Goodman observou que o Brasil é uma das economias que correm enormes riscos com a severidade dos danos climáticos. Nesse sentido, lembrou que a agricultura, que representa 5% de PIB, e mineração, são dois setores econômicos ameaçados pela mudança climática.
De acordo com o executivo, inclusão, inovação e sustentabilidade são fundamentais nessa equação para mitigar os riscos climáticos. Ele fez questão de ressaltar a importância diversidade, inclusão, igualdade na busca de soluções inovadoras
Goodman observou também o crescimento dos ativos intangíveis, como os de Alphabet (a holding do Google) e Meta (holding de Instagram e Facebook, entre outros) — que, disse, atualmente representam 85% do índice S&P 500. —Nosso movimento não está mudando de tangível para intangível. Nosso setor não está evoluindo nesse sentido—afirmou sobre o setor de seguros. —Nosso setor precisa se desenvolver usando Inteligência Artificial e usando talentos para criar essa ponte para fechar esses gaps de proteção—.
Ele comentou que o setor tem grande quantidade de dados coletados por décadas e disse que poderiam ser feitos modelos preditivos com eles, e esses modelos poderiam ser compartilhados com governos —para ajudar a entender onde catástrofes naturais são riscos para sociedade—.
. André Medici —O economista André Medici, ex-consultor do Banco Mundial, defendeu a análise de dados como elemento inclusivo Medici deu ênfase às tendências de longevidade e saúde e sugeriu que mais seguradoras incentivem comportamento saudável do segurado, reduzindo o valor dos prêmios por isso, o que já é feito. —Cada vez mais com inteligência artificial, pode ter uma customização muito maior de produtos —disse. —Isso precisa ter colaboração dos reguladores para acontecer—.
André Medici comentou que a América Latina está com a população envelhecendo, mas isso está acontecendo enquanto a população ainda é pobre, ao contrário do que ocorreu na Europa e nos Estados Unidos, quando o fenômeno demográfico ocorreu quando já eram desenvolvidos.
Para ele, a educação financeira é fundamental e o gap de proteção é também um gap cultura Medici também lembrou da covid-19 e falou do risco de novas doenças de alcance global como ela. —Novas pandemias virão com mudanças climáticas, isso tem que ser pensando—.
. Bradesco Seguros —A observação de Medici chamou a atenção do diretor-presidente do Bradesco Seguros, Ivan Luiz Gontijo Junior. —Este é um tema novo, ainda não tinha ouvido. Ninguém pode esperar pandemia. Não há atuário que possa prever como, quando e em quais condições (vai aparecer) —reconheceu Gontijo.
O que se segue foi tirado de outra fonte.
This is an optimization exercise on Yosys and OpenROAD, whose aim is small area and a short achievable clock period, not a production implementation. Only simulation tests tie the RTL to the original design; equivalence was not proved.

== job 101 ==
Design DCT, start of the top module:
module DCT(clk,rst_n,ena,done,
  data_in0,data_in1,data_in2,data_in3,data_in4,data_in5,data_in6,data_in7,
  data_out0,data_out1,data_out2,data_out3,data_out4,data_out5,data_out6,data_out7);
Settings: LEC_CHECK=0, CAP_MARGIN=20, CORE_MARGIN=2, CORE_UTILIZATION=40, CTS_CLUSTER_DIAMETER=70, CTS_CLUSTER_SIZE=30, SETUP_SLACK_MARGIN=1.75, SLEW_MARGIN=20, SYNTH_HIERARCHICAL=1, SYNTH_MINIMUM_KEEP_SIZE=0; clock period 4.5 ns.
standard.sh (not shown) runs the stock make flow with config.mk's settings and CLKGATE_MAP_FILE= SYNTH_SCRIPT=/design/flow/synth_recipe.tcl, a recipe that flattens the netlist after the stock synthesis.
==> flow/flow/run.sh <==
#!/bin/bash
# The standard layout, with plain buf_1 cells as the input/output port buffers
# (the standard flow picks a larger delay-buffer cell for them).
set -euo pipefail
export BUFFER_PORTS_ARGS="-buffer_cell sky130_fd_sc_hd__buf_1"
bash standard.sh > standard.log 2>&1
diff inputs: job 101 => job 102
- a deleted CTS_CLUSTER_DIAMETER that had been 70
- a deleted CTS_CLUSTER_SIZE that had been 30
- a change of SETUP_SLACK_MARGIN from 1.75 to 2.0
Across job 101 and job 102, none had a timing, DRC or antenna violation.
On cell area, the higher figure sits with job 102, not job 101.
Diff job 102..job 101 | number of placement rows | unchanged
Final worst-path cycle share, job 101 and job 102: higher on job 102
Job 102 against job 101: area growth from synthesis to final layout saw an increase, final standard cell count with taps included and fillers excluded saw an increase.
> inputs changed (job 102 -> job 103)
- a change of SETUP_SLACK_MARGIN from 2.0 to 1.5
==> comparison <==
Growth of design area from synthesis to finish was higher in job 102 than in job 103. Compared with job 102, job 103 shows a setup slack that is 0.11 ns lower. Critical path depth, job 103 and job 102: lower on job 103. Job 103 reports a lower final non-filler cell area than job 102 does. The run with more routed wire is job 102, not job 103. Met3 routing resource usage after global routing: job 103 higher than job 102.
For job 104, these inputs were changed with respect to job 103:
- swapping 1.5 for 1.25 in SETUP_SLACK_MARGIN
- Between job 104 and job 103, the sequential share of cell area figures differ only marginally.
- Relative to job 103, final design instance area without fill has decreased by 0.55% in job 104.
- Re critical path depth in cells: no difference whatsoever between job 103 and job 104.
Inputs modified between job 104 and job 105:
- CTS_CLUSTER_SIZE now 30, previously not set
- SETUP_SLACK_MARGIN now 1.5, was 1.25
- CTS_CLUSTER_DIAMETER now 70, previously not set
### Flow results
The lower time the final worst path needs with I/O delays and setup came out of job 105.
Share of synthesized registers carrying an async set or reset came out exactly the same in job 104 and job 105.
Between job 104 and job 105, the flow reports aggregate routed wire length decreasing slightly.
Job 104 vs job 105, commonest non-fill, non-tap cell in the layout: dfxtp_1 vs fa_1
[compare] base=job 104 new=job 105: antenna diode count up 1; fraction of area in multi-input gates saw an increase.
Compared with job 104, job 105 ends up with less cell area.
| number of buffers other than clock buffers in the final layout | higher: job 105 |
dfxtp_2 as the cell with the biggest individual delay on the critical path was reported by job 105, and dfxtp_1 by job 104.
Going from job 104 to job 105, fmax grows by 6.2%.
Para Gontijo Junior, há desafios e também oportunidades para o setor nessa era de incertezas. Principalmente no Brasil e na América Latina, tendo em vista o nível de subpenetração muito grande do seguro.
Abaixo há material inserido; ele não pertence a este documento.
This design comes from an exercise in tuning for small area, a short achievable clock period and few clock cycles on the open sky130 flow, not from production work.
RTL that was checked went through simulation tests only; none was proved equivalent to the original.

==> run a: inputs <==
Design LASER, start of the top module:
module LASER (
    input            CLK,
    input            RST,
    input      [3:0] X,
    input      [3:0] Y,
    output reg [3:0] C1X,
    output reg [3:0] C1Y,
    output reg [3:0] C2X,
    output reg [3:0] C2Y,
    output reg       DONE
);
==> flow/config.mk <==
export PLATFORM = sky130hd
export DESIGN_NAME = LASER
export DESIGN_NICKNAME = LASER
export VERILOG_FILES = /design/flow/design.v
export SDC_FILE = /design/flow/constraint.sdc
export NUM_CORES = 4
export LEC_CHECK = 0
export CAP_MARGIN = 20
export CORE_MARGIN = 2
export CORE_UTILIZATION = 40
export CTS_CLUSTER_DIAMETER = 100
export CTS_CLUSTER_SIZE = 24
export SLEW_MARGIN = 20
==> flow/constraint.sdc <==
create_clock -name core_clock -period 11.0 [get_ports {CLK}]
set_input_delay 2.2000 -clock core_clock [delete_from_list [all_inputs] [get_ports {CLK}]]
set_output_delay 2.2000 -clock core_clock [all_outputs]
set_load 0.01 [all_outputs]
standard.sh (not shown) runs the stock make flow with config.mk's settings and CLKGATE_MAP_FILE= SYNTH_SCRIPT=/design/flow/synth_recipe.tcl, a recipe that flattens the netlist after the stock synthesis.
==> flow/flow/run.sh <==
#!/bin/bash
# The standard layout (standard.sh), with one change: the buffer that
# buffer_ports puts on every input and output port is sky130_fd_sc_hd__buf_2.
set -euo pipefail
bash standard.sh BUFFER_PORTS_ARGS="-buffer_cell sky130_fd_sc_hd__buf_2" finish > orfs_make.log 2>&1
==> run b (differences from run a) <==
--- a/flow/design.v
+++ b/flow/design.v
@@ -2893,75 +2893,84 @@
     cn10 <= sum10[5:0];
     cn11 <= sum11[5:0];
     cn12 <= sum12[5:0];
     cn13 <= sum13[5:0];
     cn14 <= sum14[5:0];
     cn15 <= sum15[5:0];
   end
-  wire d_0_ge10 = (cn1 >= cn0);
-  wire d_0_ge20 = (cn2 >= cn0);
-  wire d_0_ge21 = (cn2 >= cn1);
-  wire d_0_ge30 = (cn3 >= cn0);
-  wire d_0_ge31 = (cn3 >= cn1);
-  wire d_0_ge32 = (cn3 >= cn2);
+  function leq6(input [5:0] a, input [5:0] b);
+    reg c; integer k;
+    begin
+      c = 1'b1;
+      for (k = 0; k < 6; k = k + 1)
+        c = (b[k] & ~a[k]) | (b[k] & c) | (~a[k] & c);
+      leq6 = c;
+    end
+  endfunction
+  wire d_0_ge10 = leq6(cn0, cn1);
+  wire d_0_ge20 = leq6(cn0, cn2);
+  wire d_0_ge21 = leq6(cn1, cn2);
+  wire d_0_ge30 = leq6(cn0, cn3);
+  wire d_0_ge31 = leq6(cn1, cn3);
+  wire d_0_ge32 = leq6(cn2, cn3);
   wire d_0_s0 = ~d_0_ge10 & ~d_0_ge20 & ~d_0_ge30;
   wire d_0_s1 = d_0_ge10 & ~d_0_ge21 & ~d_0_ge31;
   wire d_0_s2 = d_0_ge20 & d_0_ge21 & ~d_0_ge32;
   wire d_0_s3 = d_0_ge30 & d_0_ge31 & d_0_ge32;
   wire [5:0] cd_0 = ({6{d_0_s0}} & cn0) | ({6{d_0_s1}} & cn1) | ({6{d_0_s2}} & cn2) | ({6{d_0_s3}} & cn3);
   wire [3:0] id_0 = ({4{d_0_s0}} & 4'd0) | ({4{d_0_s1}} & 4'd1) | ({4{d_0_s2}} & 4'd2) | ({4{d_0_s3}} & 4'd3);
-  wire d_1_ge10 = (cn5 >= cn4);
-  wire d_1_ge20 = (cn6 >= cn4);
-  wire d_1_ge21 = (cn6 >= cn5);
-  wire d_1_ge30 = (cn7 >= cn4);
-  wire d_1_ge31 = (cn7 >= cn5);
-  wire d_1_ge32 = (cn7 >= cn6);
+  wire d_1_ge10 = leq6(cn4, cn5);
+  wire d_1_ge20 = leq6(cn4, cn6);
+  wire d_1_ge21 = leq6(cn5, cn6);
+  wire d_1_ge30 = leq6(cn4, cn7);
+  wire d_1_ge31 = leq6(cn5, cn7);
+  wire d_1_ge32 = leq6(cn6, cn7);
   wire d_1_s0 = ~d_1_ge10 & ~d_1_ge20 & ~d_1_ge30;
   wire d_1_s1 = d_1_ge10 & ~d_1_ge21 & ~d_1_ge31;
   wire d_1_s2 = d_1_ge20 & d_1_ge21 & ~d_1_ge32;
   wire d_1_s3 = d_1_ge30 & d_1_ge31 & d_1_ge32;
   wire [5:0] cd_1 = ({6{d_1_s0}} & cn4) | ({6{d_1_s1}} & cn5) | ({6{d_1_s2}} & cn6) | ({6{d_1_s3}} & cn7);
   wire [3:0] id_1 = ({4{d_1_s0}} & 4'd4) | ({4{d_1_s1}} & 4'd5) | ({4{d_1_s2}} & 4'd6) | ({4{d_1_s3}} & 4'd7);
-  wire d_2_ge10 = (cn9 >= cn8);
-  wire d_2_ge20 = (cn10 >= cn8);
-  wire d_2_ge21 = (cn10 >= cn9);
-  wire d_2_ge30 = (cn11 >= cn8);
-  wire d_2_ge31 = (cn11 >= cn9);
-  wire d_2_ge32 = (cn11 >= cn10);
+  wire d_2_ge10 = leq6(cn8, cn9);
+  wire d_2_ge20 = leq6(cn8, cn10);
+  wire d_2_ge21 = leq6(cn9, cn10);
+  wire d_2_ge30 = leq6(cn8, cn11);
+  wire d_2_ge31 = leq6(cn9, cn11);
+  wire d_2_ge32 = leq6(cn10, cn11);
   wire d_2_s0 = ~d_2_ge10 & ~d_2_ge20 & ~d_2_ge30;
   wire d_2_s1 = d_2_ge10 & ~d_2_ge21 & ~d_2_ge31;
   wire d_2_s2 = d_2_ge20 & d_2_ge21 & ~d_2_ge32;
   wire d_2_s3 = d_2_ge30 & d_2_ge31 & d_2_ge32;
   wire [5:0] cd_2 = ({6{d_2_s0}} & cn8) | ({6{d_2_s1}} & cn9) | ({6{d_2_s2}} & cn10) | ({6{d_2_s3}} & cn11);
   wire [3:0] id_2 = ({4{d_2_s0}} & 4'd8) | ({4{d_2_s1}} & 4'd9) | ({4{d_2_s2}} & 4'd10) | ({4{d_2_s3}} & 4'd11);
-  wire d_3_ge10 = (cn13 >= cn12);
-  wire d_3_ge20 = (cn14 >= cn12);
-  wire d_3_ge21 = (cn14 >= cn13);
-  wire d_3_ge30 = (cn15 >= cn12);
-  wire d_3_ge31 = (cn15 >= cn13);
-  wire d_3_ge32 = (cn15 >= cn14);
+  wire d_3_ge10 = leq6(cn12, cn13);
+  wire d_3_ge20 = leq6(cn12, cn14);
+  wire d_3_ge21 = leq6(cn13, cn14);
+  wire d_3_ge30 = leq6(cn12, cn15);
+  wire d_3_ge31 = leq6(cn13, cn15);
+  wire d_3_ge32 = leq6(cn14, cn15);
   wire d_3_s0 = ~d_3_ge10 & ~d_3_ge20 & ~d_3_ge30;
   wire d_3_s1 = d_3_ge10 & ~d_3_ge21 & ~d_3_ge31;
   wire d_3_s2 = d_3_ge20 & d_3_ge21 & ~d_3_ge32;
   wire d_3_s3 = d_3_ge30 & d_3_ge31 & d_3_ge32;
   wire [5:0] cd_3 = ({6{d_3_s0}} & cn12) | ({6{d_3_s1}} & cn13) | ({6{d_3_s2}} & cn14) | ({6{d_3_s3}} & cn15);
   wire [3:0] id_3 = ({4{d_3_s0}} & 4'd12) | ({4{d_3_s1}} & 4'd13) | ({4{d_3_s2}} & 4'd14) | ({4{d_3_s3}} & 4'd15);
   reg [5:0] gc0, gc1, gc2, gc3; reg [3:0] gi0, gi1, gi2, gi3;
   always @(posedge CLK) begin
     gc0 <= cd_0; gi0 <= id_0;
     gc1 <= cd_1; gi1 <= id_1;
     gc2 <= cd_2; gi2 <= id_2;
     gc3 <= cd_3; gi3 <= id_3;
   end
-  wire e_0_ge10 = (gc1 >= gc0);
-  wire e_0_ge20 = (gc2 >= gc0);
-  wire e_0_ge21 = (gc2 >= gc1);
-  wire e_0_ge30 = (gc3 >= gc0);
-  wire e_0_ge31 = (gc3 >= gc1);
-  wire e_0_ge32 = (gc3 >= gc2);
+  wire e_0_ge10 = leq6(gc0, gc1);
+  wire e_0_ge20 = leq6(gc0, gc2);
+  wire e_0_ge21 = leq6(gc1, gc2);
+  wire e_0_ge30 = leq6(gc0, gc3);
+  wire e_0_ge31 = leq6(gc1, gc3);
+  wire e_0_ge32 = leq6(gc2, gc3);
   wire e_0_s0 = ~e_0_ge10 & ~e_0_ge20 & ~e_0_ge30;
   wire e_0_s1 = e_0_ge10 & ~e_0_ge21 & ~e_0_ge31;
   wire e_0_s2 = e_0_ge20 & e_0_ge21 & ~e_0_ge32;
   wire e_0_s3 = e_0_ge30 & e_0_ge31 & e_0_ge32;
   wire [5:0] ce_0 = ({6{e_0_s0}} & gc0) | ({6{e_0_s1}} & gc1) | ({6{e_0_s2}} & gc2) | ({6{e_0_s3}} & gc3);
   wire [3:0] ie_0 = ({4{e_0_s0}} & gi0) | ({4{e_0_s1}} & gi1) | ({4{e_0_s2}} & gi2) | ({4{e_0_s3}} & gi3);
   reg [5:0] fc; reg [3:0] fi;
==> run c (differences from run a) <==
--- a/flow/design.v
+++ b/flow/design.v
@@ -2893,75 +2893,84 @@
     cn10 <= sum10[5:0];
     cn11 <= sum11[5:0];
     cn12 <= sum12[5:0];
     cn13 <= sum13[5:0];
     cn14 <= sum14[5:0];
     cn15 <= sum15[5:0];
   end
-  wire d_0_ge10 = (cn1 >= cn0);
-  wire d_0_ge20 = (cn2 >= cn0);
-  wire d_0_ge21 = (cn2 >= cn1);
-  wire d_0_ge30 = (cn3 >= cn0);
-  wire d_0_ge31 = (cn3 >= cn1);
-  wire d_0_ge32 = (cn3 >= cn2);
+  function leq6(input [5:0] a, input [5:0] b);
+    reg c; integer k;
+    begin
+      c = 1'b1;
+      for (k = 0; k < 6; k = k + 1)
+        c = (b[k] & ~a[k]) | (b[k] & c) | (~a[k] & c);
+      leq6 = c;
+    end
+  endfunction
+  wire d_0_ge10 = leq6(cn0, cn1);
+  wire d_0_ge20 = leq6(cn0, cn2);
+  wire d_0_ge21 = leq6(cn1, cn2);
+  wire d_0_ge30 = leq6(cn0, cn3);
+  wire d_0_ge31 = leq6(cn1, cn3);
+  wire d_0_ge32 = leq6(cn2, cn3);
   wire d_0_s0 = ~d_0_ge10 & ~d_0_ge20 & ~d_0_ge30;
   wire d_0_s1 = d_0_ge10 & ~d_0_ge21 & ~d_0_ge31;
   wire d_0_s2 = d_0_ge20 & d_0_ge21 & ~d_0_ge32;
   wire d_0_s3 = d_0_ge30 & d_0_ge31 & d_0_ge32;
   wire [5:0] cd_0 = ({6{d_0_s0}} & cn0) | ({6{d_0_s1}} & cn1) | ({6{d_0_s2}} & cn2) | ({6{d_0_s3}} & cn3);
   wire [3:0] id_0 = ({4{d_0_s0}} & 4'd0) | ({4{d_0_s1}} & 4'd1) | ({4{d_0_s2}} & 4'd2) | ({4{d_0_s3}} & 4'd3);
-  wire d_1_ge10 = (cn5 >= cn4);
-  wire d_1_ge20 = (cn6 >= cn4);
-  wire d_1_ge21 = (cn6 >= cn5);
-  wire d_1_ge30 = (cn7 >= cn4);
-  wire d_1_ge31 = (cn7 >= cn5);
-  wire d_1_ge32 = (cn7 >= cn6);
+  wire d_1_ge10 = leq6(cn4, cn5);
+  wire d_1_ge20 = leq6(cn4, cn6);
+  wire d_1_ge21 = leq6(cn5, cn6);
+  wire d_1_ge30 = leq6(cn4, cn7);
+  wire d_1_ge31 = leq6(cn5, cn7);
+  wire d_1_ge32 = leq6(cn6, cn7);
   wire d_1_s0 = ~d_1_ge10 & ~d_1_ge20 & ~d_1_ge30;
   wire d_1_s1 = d_1_ge10 & ~d_1_ge21 & ~d_1_ge31;
   wire d_1_s2 = d_1_ge20 & d_1_ge21 & ~d_1_ge32;
   wire d_1_s3 = d_1_ge30 & d_1_ge31 & d_1_ge32;
   wire [5:0] cd_1 = ({6{d_1_s0}} & cn4) | ({6{d_1_s1}} & cn5) | ({6{d_1_s2}} & cn6) | ({6{d_1_s3}} & cn7);
   wire [3:0] id_1 = ({4{d_1_s0}} & 4'd4) | ({4{d_1_s1}} & 4'd5) | ({4{d_1_s2}} & 4'd6) | ({4{d_1_s3}} & 4'd7);
-  wire d_2_ge10 = (cn9 >= cn8);
-  wire d_2_ge20 = (cn10 >= cn8);
-  wire d_2_ge21 = (cn10 >= cn9);
-  wire d_2_ge30 = (cn11 >= cn8);
-  wire d_2_ge31 = (cn11 >= cn9);
-  wire d_2_ge32 = (cn11 >= cn10);
+  wire d_2_ge10 = leq6(cn8, cn9);
+  wire d_2_ge20 = leq6(cn8, cn10);
+  wire d_2_ge21 = leq6(cn9, cn10);
+  wire d_2_ge30 = leq6(cn8, cn11);
+  wire d_2_ge31 = leq6(cn9, cn11);
+  wire d_2_ge32 = leq6(cn10, cn11);
   wire d_2_s0 = ~d_2_ge10 & ~d_2_ge20 & ~d_2_ge30;
   wire d_2_s1 = d_2_ge10 & ~d_2_ge21 & ~d_2_ge31;
   wire d_2_s2 = d_2_ge20 & d_2_ge21 & ~d_2_ge32;
   wire d_2_s3 = d_2_ge30 & d_2_ge31 & d_2_ge32;
   wire [5:0] cd_2 = ({6{d_2_s0}} & cn8) | ({6{d_2_s1}} & cn9) | ({6{d_2_s2}} & cn10) | ({6{d_2_s3}} & cn11);
   wire [3:0] id_2 = ({4{d_2_s0}} & 4'd8) | ({4{d_2_s1}} & 4'd9) | ({4{d_2_s2}} & 4'd10) | ({4{d_2_s3}} & 4'd11);
-  wire d_3_ge10 = (cn13 >= cn12);
-  wire d_3_ge20 = (cn14 >= cn12);
-  wire d_3_ge21 = (cn14 >= cn13);
-  wire d_3_ge30 = (cn15 >= cn12);
-  wire d_3_ge31 = (cn15 >= cn13);
-  wire d_3_ge32 = (cn15 >= cn14);
+  wire d_3_ge10 = leq6(cn12, cn13);
+  wire d_3_ge20 = leq6(cn12, cn14);
+  wire d_3_ge21 = leq6(cn13, cn14);
+  wire d_3_ge30 = leq6(cn12, cn15);
+  wire d_3_ge31 = leq6(cn13, cn15);
+  wire d_3_ge32 = leq6(cn14, cn15);
   wire d_3_s0 = ~d_3_ge10 & ~d_3_ge20 & ~d_3_ge30;
   wire d_3_s1 = d_3_ge10 & ~d_3_ge21 & ~d_3_ge31;
   wire d_3_s2 = d_3_ge20 & d_3_ge21 & ~d_3_ge32;
   wire d_3_s3 = d_3_ge30 & d_3_ge31 & d_3_ge32;
   wire [5:0] cd_3 = ({6{d_3_s0}} & cn12) | ({6{d_3_s1}} & cn13) | ({6{d_3_s2}} & cn14) | ({6{d_3_s3}} & cn15);
   wire [3:0] id_3 = ({4{d_3_s0}} & 4'd12) | ({4{d_3_s1}} & 4'd13) | ({4{d_3_s2}} & 4'd14) | ({4{d_3_s3}} & 4'd15);
   reg [5:0] gc0, gc1, gc2, gc3; reg [3:0] gi0, gi1, gi2, gi3;
   always @(posedge CLK) begin
     gc0 <= cd_0; gi0 <= id_0;
     gc1 <= cd_1; gi1 <= id_1;
     gc2 <= cd_2; gi2 <= id_2;
     gc3 <= cd_3; gi3 <= id_3;
   end
-  wire e_0_ge10 = (gc1 >= gc0);
-  wire e_0_ge20 = (gc2 >= gc0);
-  wire e_0_ge21 = (gc2 >= gc1);
-  wire e_0_ge30 = (gc3 >= gc0);
-  wire e_0_ge31 = (gc3 >= gc1);
-  wire e_0_ge32 = (gc3 >= gc2);
+  wire e_0_ge10 = leq6(gc0, gc1);
+  wire e_0_ge20 = leq6(gc0, gc2);
+  wire e_0_ge21 = leq6(gc1, gc2);
+  wire e_0_ge30 = leq6(gc0, gc3);
+  wire e_0_ge31 = leq6(gc1, gc3);
+  wire e_0_ge32 = leq6(gc2, gc3);
   wire e_0_s0 = ~e_0_ge10 & ~e_0_ge20 & ~e_0_ge30;
   wire e_0_s1 = e_0_ge10 & ~e_0_ge21 & ~e_0_ge31;
   wire e_0_s2 = e_0_ge20 & e_0_ge21 & ~e_0_ge32;
   wire e_0_s3 = e_0_ge30 & e_0_ge31 & e_0_ge32;
   wire [5:0] ce_0 = ({6{e_0_s0}} & gc0) | ({6{e_0_s1}} & gc1) | ({6{e_0_s2}} & gc2) | ({6{e_0_s3}} & gc3);
   wire [3:0] ie_0 = ({4{e_0_s0}} & gi0) | ({4{e_0_s1}} & gi1) | ({4{e_0_s2}} & gi2) | ({4{e_0_s3}} & gi3);
   reg [5:0] fc; reg [3:0] fi;
- CORE_UTILIZATION: 40 -> 55
==> impl_metrics.tcl <==
set metrics [dict create \
    status "finished clean" \
    fillCellCount 12869 \
    grt_usage 0.331 \
    n_all_inverters 1653 \
    grt_util_met1 0.464 \
    cp.depth 12 \
]
-- figures above: run c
—É preciso aliar seguro à proteção. No dia em que tiver em mente o conceito do seguro atrelado ao conceito de proteção, os canais de seguros serão bem mais fáceis—. Para ele, as seguradoras devem ter mais criatividade, não só em termos de coberturas, mas também na oferta de serviços diferenciados de assistência.
O executivo assinala que os canais de distribuição, dotados de novas tecnologias, estão aptos a fazer a oferta “no momento mágico, leia-se quando o cliente está aberto para ser abordado e conhecer novos produtos, mas essa “oferta combinada” ainda é vista, erroneamente, como venda casada.
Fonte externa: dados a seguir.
This is an optimization exercise on Yosys and OpenROAD, whose aim is small area, not a production implementation. In this exercise RTL edits were held to simulation tests only and were not proved equivalent to the original. Power figures rest on the tool's default switching activity, not on a simulated workload.

File: flow/config.mk
export PLATFORM = sky130hd
export DESIGN_NAME = mips
export DESIGN_NICKNAME = mips
export VERILOG_FILES = /design/flow/design.v
export SDC_FILE = /design/flow/constraint.sdc
export NUM_CORES = 4
export LEC_CHECK = 0
export ABC_AREA = 1
export CAP_MARGIN = 20
export CORE_MARGIN = 2
export CORE_UTILIZATION = 40
export SLEW_MARGIN = 20
File: flow/constraint.sdc
create_clock -name core_clock -period 20.0 [get_ports {clk}]
set_input_delay 4.0000 -clock core_clock [delete_from_list [all_inputs] [get_ports {clk}]]
set_output_delay 4.0000 -clock core_clock [all_outputs]
set_load 0.01 [all_outputs]
File: flow/design.v
module sign_extender (
input logic [4:0] instr,
output logic [15:0] instr_out
);
assign instr_out = {{11{instr[4]}}, instr};
endmodule
Context: an optimization exercise on an open-source flow, tuned for small area, a short achievable clock period and few clock cycles. The choices shown serve that exercise and are no tape-out recipe. RTL that was checked went through simulation tests only; none was proved equivalent to the original.

Setup of run Y:
// MulDivUnit
module MulDivUnit (
    input logic clk,
    input logic rst,
    input logic stall,
    input logic [DATA_WIDTH-1:0] dataInA,
    input logic [DATA_WIDTH-1:0] dataInB,
    input logic mulGetUpper,
    input logic [1:0] mulCode,
    input logic [1:0] divCode,
    input logic divReset,
    input logic divResetFromCI_Stage,
    input logic divReq,
    input logic divAcquire,
    input logic divRelease,
    output logic [DATA_WIDTH-1:0] mulDataOut,
    output logic [DATA_WIDTH-1:0] divDataOut,
    output logic divFinished,
    output logic divBusy,
    output logic divReserved,
    output logic divFree
);
export LEC_CHECK = 0
export ABC_AREA = 1
export CAP_MARGIN = 20
export CORE_MARGIN = 2
export CORE_UTILIZATION = 40
export SETUP_SLACK_MARGIN = 5.0
export SLEW_MARGIN = 20
export TNS_END_PERCENT = 1
create_clock -name core_clock -period 10.0 [get_ports {clk}]
run.sh (not shown) runs the stock make flow with config.mk's settings and CLKGATE_MAP_FILE= SYNTH_SCRIPT=/design/flow/synth_recipe.tcl, a recipe that flattens the netlist after the stock synthesis.
Run Y completed end to end with timing, DRC and antenna clean.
Gontijo Junior também destacou a importância da sustentabilidade das empresas para dar segurança ao segurado de que ele vai ter o produto quando precisar. Defendeu o maior uso de tecnologia, inclusive Inteligência Artificial, para atender às necessidades do consumidor de forma ainda mais assertiva. —A tecnologia é fundamental, a inovação é necessária, mas são um meio. O fim são as pessoas —finalizou.